Mr. Baird approached Ms. Harjo, and in September 1992 a legal battle began when Harjo et al. v. Pro Football Inc., the corporate name of the Redskins, was filed with the Trademark Trial and Appeal Board. After the three-judge panel agreed to remove the protections, the case was appealed, and a federal judge overturned the decision, saying that the plaintiffs had waited too long to file their case, something that Ms. Harjo and others call a technicality. The Supreme Court declined to hear the appeal.
“Those of us who were plaintiffs have passed on, and many of us have become grandfathers and grandmothers, and our hair has turned grayer, and still we haven’t been heard on our merits,” said Manley A. Begay Jr., a co-plaintiff who teaches at the University of Arizona. Referring to a once common term for blacks, he added, “After Sambo was removed years and years ago, we still have to deal with these mascots.”
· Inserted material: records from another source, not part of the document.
==> src/rtl/recovery_phase_sequencer_pkg.sv <==
// recovery_phase_sequencer_pkg: shared widths and enums for the recovery phase sequencer.
// Contents: RECOVERY_WIDTH, pipeline_phase_t (PipelinePhase), refetch_type_t (RefetchType),
// exec_state_t (ExecutionState encoding, only SUCCESS is referenced by the sequencer).
package recovery_phase_sequencer_pkg;
  localparam int RECOVERY_WIDTH = 4;
  localparam int EXEC_STATE_W = 4;
  typedef enum logic [1:0] {
    PHASE_COMMIT    = 2'd0,
    PHASE_RECOVER_0 = 2'd1,
    PHASE_RECOVER_1 = 2'd2
  } pipeline_phase_t;
  typedef enum logic [2:0] {
    REFETCH_TYPE_THIS_PC                = 3'd0,
    REFETCH_TYPE_NEXT_PC                = 3'd1,
    REFETCH_TYPE_STORE_NEXT_PC          = 3'd2,
    REFETCH_TYPE_BRANCH_TARGET          = 3'd3,
    REFETCH_TYPE_NEXT_PC_TO_FETCH_ENTRY = 3'd4
  } refetch_type_t;
  typedef enum logic [EXEC_STATE_W-1:0] {
    EXEC_STATE_SUCCESS      = 4'd0,
    EXEC_STATE_REFETCH_THIS = 4'd1,
    EXEC_STATE_REFETCH_NEXT = 4'd2,
    EXEC_STATE_FAULT        = 4'd3
  } exec_state_t;
endpackage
To get around the court’s argument that too much time had passed, Ms. Harjo organized another case with younger American Indian plaintiffs. Oral arguments in that case were heard in March, and Ms. Harjo and others expect a decision perhaps by the end of the year. They are optimistic because, among other things, both sides agreed to recycle the records from the Harjo case as the foundation for this one.
Even if Ms. Harjo and her compatriots prevail in that case, Mr. Snyder will still be able to use the Redskins name. But the federal government would no longer be obliged to protect the team’s trademarks, and thus less likely to seize counterfeit goods, a potentially expensive exemption that could hit the team and league in the pocketbook.
“You’re not just dealing with the Washington franchise, but the whole of the N.F.L.,” Ms. Harjo said. “It’s one monolith after another laden with money and the power it represents.”